Blackmore and Lloyd-Smith used mathematical modelling to simulate outbreaks of these diseases in susceptible populations of various sizes and densities, over different journey times.

Their results, published in Proceedings of the National Academy of Sciences, confirmed that introductions of these viruses weren’t inevitable.

Long and crowded journeys increased their likelihood of survival, with smallpox presenting the greatest threat because of the long period between when a person is infected with the virus and them becoming infectious, and the long duration of smallpox infections. Even so, because smallpox is less transmissible than measles, larger numbers of passengers were needed to sustain its transmission during long voyages than when measles was circulating among them. Measles presented a moderate threat of introduction on journeys of all lengths.

Influenza, on the other hand, presented a low risk of introduction, because of its very short incubation and infectious periods, and relatively low transmissibility.   

Historic voyages

The authors also used these analyses to model the plausibility of shipborne pathogen transfer across various historic voyages. They estimated a 24% chance of measles or smallpox introduction had Christopher Columbus’s 1492 voyage on the Santa Maria – which lasted 34 days and involved 41 people – left with one infected passenger on board.

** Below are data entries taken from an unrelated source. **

--- src/rtl/spi_ram_pkg.sv ---
// Shared types for the SPI-attached RAM controller: command encoding and
// per-port pointer state.
package spi_ram_pkg;

    localparam int CMD_W = 2;

    typedef enum logic [1:0] {
        WR_ADDR = 2'b00,
        WR_DATA = 2'b01,
        RD_ADDR = 2'b10,
        RD_DATA = 2'b11
    } cmd_e;

    typedef enum logic {
        NOADDR = 1'b0,
        ARMED  = 1'b1
    } ptr_state_e;

endpackage

--- src/rtl/spi_ram_array.sv ---
// Single-port storage for spi_ram_ctrl. Synchronous write, registered
// read-first output that only changes on a read. The read register
// resets to 0; the array contents are never cleared.
module spi_ram_array #(
    parameter int WIDTH = 8,
    parameter int DEPTH = 256,
    parameter int AW    = 8
) (
    input  logic             clk,
    input  logic             rst,
    input  logic             we,
    input  logic             re,
    input  logic [AW-1:0]    addr,
    input  logic [WIDTH-1:0] wdata,
    output logic [WIDTH-1:0] rdata
);

    logic [WIDTH-1:0] mem [DEPTH];

    // Array write; no reset so the storage maps onto plain RAM.
    always_ff @(posedge clk) begin
        if (we) mem[addr] <= wdata;
    end

    // Registered read; holds its value between reads.
    always_ff @(posedge clk or posedge rst) begin
        if (rst)     rdata <= '0;
        else if (re) rdata <= mem[addr];
    end

endmodule

--- src/rtl/spi_ram_ctrl.sv ---
// Command decoder, write/read pointers, pointer FSMs and status flags for
// a RAM behind an SPI slave. Define SPI_RAM_PARITY_EN to store an even
// parity bit with every word and flag mismatches on read.
module spi_ram_ctrl
    import spi_ram_pkg::*;
#(
    parameter int DATA_W    = 8,
    parameter int ADDR_SIZE = 8,
    parameter int MEM_DEPTH = 256
) (
    input  logic              clk,
    input  logic              rst,
    input  logic [DATA_W+1:0] din,
    input  logic              rx_valid,
    output logic [DATA_W-1:0] dout,
    output logic              tx_valid,
    output logic              cmd_err,
    output logic              parity_err
);

`ifdef SPI_RAM_PARITY_EN
    localparam int MEM_W = DATA_W + 1;
`else
    localparam int MEM_W = DATA_W;
`endif

    cmd_e                 cmd;
    logic [DATA_W-1:0]    payload;
    logic [ADDR_SIZE-1:0] addr;
    logic                 addr_ok;

    ptr_state_e           wr_state, wr_state_nxt;
    ptr_state_e           rd_state, rd_state_nxt;
    logic [ADDR_SIZE-1:0] wr_ptr, wr_ptr_nxt;
    logic [ADDR_SIZE-1:0] rd_ptr, rd_ptr_nxt;

    logic                 mem_we, mem_re, err_nxt;
    logic [ADDR_SIZE-1:0] mem_addr;
    logic [MEM_W-1:0]     mem_wdata, mem_rdata;

    assign cmd     = cmd_e'(din[DATA_W+1:DATA_W]);
    assign payload = din[DATA_W-1:0];
    assign addr    = payload[ADDR_SIZE-1:0];
    assign addr_ok = ({1'b0, addr} < (ADDR_SIZE+1)'(MEM_DEPTH));

`ifdef SPI_RAM_PARITY_EN
    assign mem_wdata = {^payload, payload};
`else
    assign mem_wdata = payload;
`endif

    // Pointers wrap at the configured depth, not at the address width.
    function automatic logic [ADDR_SIZE-1:0] ptr_inc(input logic [ADDR_SIZE-1:0] p);
        return (p == ADDR_SIZE'(MEM_DEPTH - 1)) ? '0 : p + 1'b1;
    endfunction

    // Decode one command per valid cycle into pointer/FSM updates and array access.
    always_comb begin
        wr_state_nxt = wr_state;
        rd_state_nxt = rd_state;
        wr_ptr_nxt   = wr_ptr;
        rd_ptr_nxt   = rd_ptr;
        mem_we       = 1'b0;
        mem_re       = 1'b0;
        mem_addr     = wr_ptr;
        err_nxt      = 1'b0;
        if (rx_valid) begin
            case (cmd)
                WR_ADDR: begin
                    if (addr_ok) begin
                        wr_state_nxt = ARMED;
                        wr_ptr_nxt   = addr;
                    end else begin
                        err_nxt = 1'b1;
                    end
                end
                WR_DATA: begin
                    if (wr_state == ARMED) begin
                        mem_we     = 1'b1;
                        mem_addr   = wr_ptr;
                        wr_ptr_nxt = ptr_inc(wr_ptr);
                    end else begin
                        err_nxt = 1'b1;
                    end
                end
                RD_ADDR: begin
                    if (addr_ok) begin
                        rd_state_nxt = ARMED;
                        rd_ptr_nxt   = addr;
                    end else begin
                        err_nxt = 1'b1;
                    end
                end
                RD_DATA: begin
                    if (rd_state == ARMED) begin
                        mem_re     = 1'b1;
                        mem_addr   = rd_ptr;
                        rd_ptr_nxt = ptr_inc(rd_ptr);
                    end else begin
                        err_nxt = 1'b1;
                    end
                end
                default: err_nxt = 1'b1;
            endcase
        end
    end

    // State, pointers and the one-cycle status pulses.
    always_ff @(posedge clk or posedge rst) begin
        if (rst) begin
            wr_state <= NOADDR;
            rd_state <= NOADDR;
            wr_ptr   <= '0;
            rd_ptr   <= '0;
            tx_valid <= 1'b0;
            cmd_err  <= 1'b0;
        end else begin
            wr_state <= wr_state_nxt;
            rd_state <= rd_state_nxt;
            wr_ptr   <= wr_ptr_nxt;
            rd_ptr   <= rd_ptr_nxt;
            tx_valid <= mem_re;
            cmd_err  <= err_nxt;
        end
    end

    spi_ram_array #(
        .WIDTH (MEM_W),
        .DEPTH (MEM_DEPTH),
        .AW    (ADDR_SIZE)
    ) u_array (
        .clk   (clk),
        .rst   (rst),
        .we    (mem_we),
        .re    (mem_re),
        .addr  (mem_addr),
        .wdata (mem_wdata),
        .rdata (mem_rdata)
    );

    assign dout = mem_rdata[DATA_W-1:0];

`ifdef SPI_RAM_PARITY_EN
    // Stored word plus parity must have even weight.
    assign parity_err = tx_valid & (^mem_rdata);
`else
    assign parity_err = 1'b0;
`endif

endmodule

--- config.mk ---
export PLATFORM = sky130hd
export DESIGN_NAME = spi_ram_ctrl
export DESIGN_NICKNAME = d
export VERILOG_FILES = /design/src/rtl/spi_ram_pkg.sv /design/src/rtl/spi_ram_array.sv /design/src/rtl/spi_ram_ctrl.sv
export SDC_FILE = /design/constraint.sdc
export NUM_CORES = 2
export LEC_CHECK = 0
export ABC_CLOCK_PERIOD_IN_PS = 3900
export CELL_PAD_IN_SITES_DETAIL_PLACEMENT = 1
export CELL_PAD_IN_SITES_GLOBAL_PLACEMENT = 2
export CORE_MARGIN = 2
export CORE_UTILIZATION = 44
export DETAILED_ROUTE_END_ITERATION = 10
export PLACE_DENSITY_LB_ADDON = 0.1
export SLEW_MARGIN = 20
export SYNTH_ARGS = -nofsm -noshare
export SYNTH_HDL_FRONTEND = slang
export SYNTH_HIERARCHICAL = 1
export SYNTH_SLANG_ARGS = --single-unit
export TNS_END_PERCENT = 50
--- constraint.sdc ---
create_clock -name clk -period 3.9 [get_ports clk]
set_input_delay 0.39 -clock clk [delete_from_list [all_inputs] [get_ports clk]]
set_output_delay 0.39 -clock clk [all_outputs]
set_load 0.02 [all_outputs]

Introduction risks were substantially higher on crowded slave ships, such as the Diana, which carried 443 enslaved people and crew from Îles del Los off the coast of Guinea, West Africa, to Curaçao in the Caribbean. Here, there would have been a 61% risk of measles introduction or a 35% risk of smallpox introduction, had one passenger been infected with either virus.

“Our analyses indicate that by far the greatest introduction risk of smallpox and measles – and the only plausible influenza introduction – came from fast, highly populated ships, such as the First World War troop ship His Majesty’s Australian Transit Boonah (1,095 passengers and crew), undertaking a 17-day journey from South Africa to Australia,” Blackmore and Lloyd-Smith said.

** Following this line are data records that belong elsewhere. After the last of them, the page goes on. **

[src/rtl/coherence_control.sv]
// rtl/coherence_control.sv - dual-core snooping coherence controller and single-port RAM arbiter
// Serves dcache/icache requests from two cores, snoops the peer dcache, and queues write-upgrade invalidates.
module coherence_control #(
    parameter int INV_DEPTH = 2
) (
    input  logic        CLK,
    input  logic        nRST,
    input  logic [1:0]  dREN,
    input  logic [1:0]  dWEN,
    input  logic [1:0]  cctrans,
    input  logic [1:0]  ccwrite,
    input  logic [31:0] daddr [1:0],
    input  logic [31:0] dstore [1:0],
    output logic [1:0]  dwait,
    output logic [31:0] dload [1:0],
    output logic [1:0]  ccwait,
    output logic [1:0]  ccinv,
    output logic [31:0] ccsnoopaddr [1:0],
    input  logic [1:0]  iREN,
    input  logic [31:0] iaddr [1:0],
    output logic [1:0]  iwait,
    output logic [31:0] iload [1:0],
    output logic        ramREN,
    output logic        ramWEN,
    output logic [31:0] ramaddr,
    output logic [31:0] ramstore,
    input  logic [31:0] ramload,
    input  logic [1:0]  ramstate,
    output logic        inv_overflow
);
    localparam int PW = (INV_DEPTH > 1) ? $clog2(INV_DEPTH) : 1;
    localparam int CW = $clog2(INV_DEPTH + 1);
    localparam logic [1:0] RAM_ACCESS = 2'd2;

    typedef enum logic [2:0] {S_IDLE, S_SNOOP, S_CCWB, S_DONE_SNOOP, S_XFER, S_IXFER} state_t;

    state_t        r_state, w_state_n;
    logic          r_core, w_core_n;
    logic          r_is_inv, w_is_inv_n;
    logic [31:0]   r_addr, w_addr_n;
    logic          r_word, w_word_n;
    logic          r_rr, w_rr_n;
    logic          r_inv_rr, w_inv_rr_n;
    logic          r_i_rr, w_i_rr_n;
    logic          r_overflow;
    logic [PW-1:0] r_wp [1:0];
    logic [PW-1:0] r_rp [1:0];
    logic [CW-1:0] r_cnt [1:0];
    logic [31:0]   r_mem [1:0][INV_DEPTH];

    logic       w_peer, w_access, w_sel, w_snoop_ack;
    logic [1:0] w_inv, w_full, w_inv_req, w_d_req, w_busrd, w_pop;

    function automatic logic pick(input logic [1:0] req, input logic rr);
        return (req == 2'b11) ? rr : req[1];
    endfunction

    function automatic logic [PW-1:0] ptr_inc(input logic [PW-1:0] p);
        return (p == PW'(INV_DEPTH - 1)) ? '0 : p + 1'b1;
    endfunction

    assign w_peer   = ~r_core;
    assign w_access = (ramstate == RAM_ACCESS);
    assign inv_overflow = r_overflow;

    // The peer's snoop response looks like an INV pulse, so it is not captured.
    assign w_inv[0] = cctrans[0] & ~dREN[0] & ~dWEN[0] & ~((r_state == S_SNOOP) & r_core);
    assign w_inv[1] = cctrans[1] & ~dREN[1] & ~dWEN[1] & ~((r_state == S_SNOOP) & ~r_core);

    assign w_full[0]    = (r_cnt[0] == CW'(INV_DEPTH));
    assign w_full[1]    = (r_cnt[1] == CW'(INV_DEPTH));
    assign w_inv_req[0] = (r_cnt[0] != '0) | w_inv[0];
    assign w_inv_req[1] = (r_cnt[1] != '0) | w_inv[1];
    assign w_busrd      = cctrans & dREN;
    assign w_d_req      = w_busrd | (dWEN & ccwrite);
    assign w_snoop_ack  = cctrans[w_peer] & ~dREN[w_peer] & ~dWEN[w_peer];

    always_comb begin
        w_state_n  = r_state;
        w_core_n   = r_core;
        w_is_inv_n = r_is_inv;
        w_addr_n   = r_addr;
        w_word_n   = r_word;
        w_rr_n     = r_rr;
        w_inv_rr_n = r_inv_rr;
        w_i_rr_n   = r_i_rr;
        w_pop      = '0;
        w_sel      = 1'b0;
        dwait      = 2'b11;
        iwait      = 2'b11;
        dload[0]   = '0;
        dload[1]   = '0;
        iload[0]   = '0;
        iload[1]   = '0;
        ccwait     = '0;
        ccinv      = '0;
        ccsnoopaddr[0] = '0;
        ccsnoopaddr[1] = '0;
        ramREN     = 1'b0;
        ramWEN     = 1'b0;
        ramaddr    = '0;
        ramstore   = '0;
        case (r_state)
            S_IDLE: begin
                w_word_n = 1'b0;
                if (|w_inv_req) begin
                    w_sel      = pick(w_inv_req, r_inv_rr);
                    w_core_n   = w_sel;
                    w_is_inv_n = 1'b1;
                    // An INV arriving this cycle is pushed at this edge and sits at the head.
                    w_addr_n   = (r_cnt[w_sel] != '0) ? r_mem[w_sel][r_rp[w_sel]] : daddr[w_sel];
                    w_inv_rr_n = ~w_sel;
                    w_state_n  = S_SNOOP;
                end else if (|w_d_req) begin
                    w_sel      = pick(w_d_req, r_rr);
                    w_core_n   = w_sel;
                    w_is_inv_n = 1'b0;
                    w_addr_n   = daddr[w_sel];
                    w_rr_n     = ~w_sel;
                    w_state_n  = w_busrd[w_sel] ? S_SNOOP : S_XFER;
                end else if (|iREN) begin
                    w_sel     = pick(iREN, r_i_rr);
                    w_core_n  = w_sel;
                    w_i_rr_n  = ~w_sel;
                    w_state_n = S_IXFER;
                end
            end
            S_SNOOP: begin
                ccwait[w_peer]      = 1'b1;
                ccinv[w_peer]       = r_is_inv;
                ccsnoopaddr[w_peer] = r_addr;
                if (w_snoop_ack)
                    w_state_n = ccwrite[w_peer] ? S_CCWB : S_DONE_SNOOP;
            end
            S_CCWB: begin
                ccsnoopaddr[w_peer] = r_addr;
                ramWEN   = dWEN[w_peer];
                ramaddr  = daddr[w_peer];
                ramstore = dstore[w_peer];
                if (w_access) begin
                    dwait[w_peer] = 1'b0;
                    w_word_n      = ~r_word;
                    if (r_word) w_state_n = S_DONE_SNOOP;
                end
            end
            S_DONE_SNOOP: begin
                w_word_n = 1'b0;
                if (r_is_inv) begin
                    w_pop[r_core] = 1'b1;
                    w_state_n     = S_IDLE;
                end else begin
                    w_state_n = S_XFER;
                end
            end
            S_XFER: begin
                ramREN   = dREN[r_core];
                ramWEN   = dWEN[r_core];
                ramaddr  = daddr[r_core];
                ramstore = dstore[r_core];
                if (w_access) begin
                    dwait[r_core] = 1'b0;
                    dload[r_core] = ramload;
                    w_word_n      = ~r_word;
                    if (r_word) w_state_n = S_IDLE;
                end
            end
            S_IXFER: begin
                ramREN  = 1'b1;
                ramaddr = iaddr[r_core];
                if (w_access) begin
                    iwait[r_core] = 1'b0;
                    iload[r_core] = ramload;
                    w_state_n     = S_IDLE;
                end
            end
            default: w_state_n = S_IDLE;
        endcase
    end

    always_ff @(posedge CLK or negedge nRST) begin
        if (!nRST) begin
            r_state    <= S_IDLE;
            r_core     <= 1'b0;
            r_is_inv   <= 1'b0;
            r_addr     <= '0;
            r_word     <= 1'b0;
            r_rr       <= 1'b0;
            r_inv_rr   <= 1'b0;
            r_i_rr     <= 1'b0;
            r_overflow <= 1'b0;
            for (int k = 0; k < 2; k++) begin
                r_wp[k]  <= '0;
                r_rp[k]  <= '0;
                r_cnt[k] <= '0;
            end
        end else begin
            r_state  <= w_state_n;
            r_core   <= w_core_n;
            r_is_inv <= w_is_inv_n;
            r_addr   <= w_addr_n;
            r_word   <= w_word_n;
            r_rr     <= w_rr_n;
            r_inv_rr <= w_inv_rr_n;
            r_i_rr   <= w_i_rr_n;
            for (int k = 0; k < 2; k++) begin
                if (w_inv[k]) r_wp[k] <= ptr_inc(r_wp[k]);
                // A push into a full FIFO overwrites the oldest slot, so the read pointer moves too.
                if (w_pop[k] || (w_inv[k] && w_full[k])) r_rp[k] <= ptr_inc(r_rp[k]);
                if (w_inv[k] && !w_pop[k] && !w_full[k]) r_cnt[k] <= r_cnt[k] + 1'b1;
                else if (w_pop[k] && !w_inv[k]) r_cnt[k] <= r_cnt[k] - 1'b1;
                if (w_inv[k] && w_full[k] && !w_pop[k]) r_overflow <= 1'b1;
            end
        end
    end

    always_ff @(posedge CLK) begin
        for (int k = 0; k < 2; k++)
            if (w_inv[k]) r_mem[k][r_wp[k]] <= daddr[k];
    end
endmodule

“Had this ship departed with one infected person on board, it would have had a 0.5% chance of introducing influenza, an 82% chance of introducing measles and a 91% chance of introducing smallpox to its destination.”   

Deadly introductions 

Although many stories of disease transfer to indigenous population – such as the introduction of smallpox to Mexico via an infected, enslaved African man on a Spanish ship – have focused on early European seafaring to the Americas, the analysis suggests while such introductions were plausible, they were not guaranteed.

“In these contexts, overall pathogen introduction rates likely depended more on population-side factors – for example, the density of susceptible people, or the rate at which ships departed with infections on board – than on the precise epidemiological parameters aboard ships,” the authors said.

“By contrast, our model shows that early transatlantic introduction of faster-burning pathogens such as influenza were unlikely, as were introduction of any acute pathogen on longer journeys, such as sail voyages to the Pacific.”

Introduction risks were substantially higher on crowded slave ships, such as the Diana, which carried 443 enslaved people and crew[...] Here, there would have been a 61% risk of measles introduction or a 35% risk of smallpox introduction, had one passenger been infected with either virus.

The advent of steam travel in the 19th Century both reduced travel times and increased the frequency of transoceanic voyages, with ships transporting increasing numbers of people and presenting new opportunities for pathogen spread.

Blackmore and Lloyd-Smith said their findings could carry potential implications for understanding how pathogens on Earth could spread to other planets through human space travel. They called for increased collaboration between ecologists, epidemiologists, historians and social scientists to better understand how social, ecological and technological forces combine to shape the spread of pathogens and outbreaks of disease.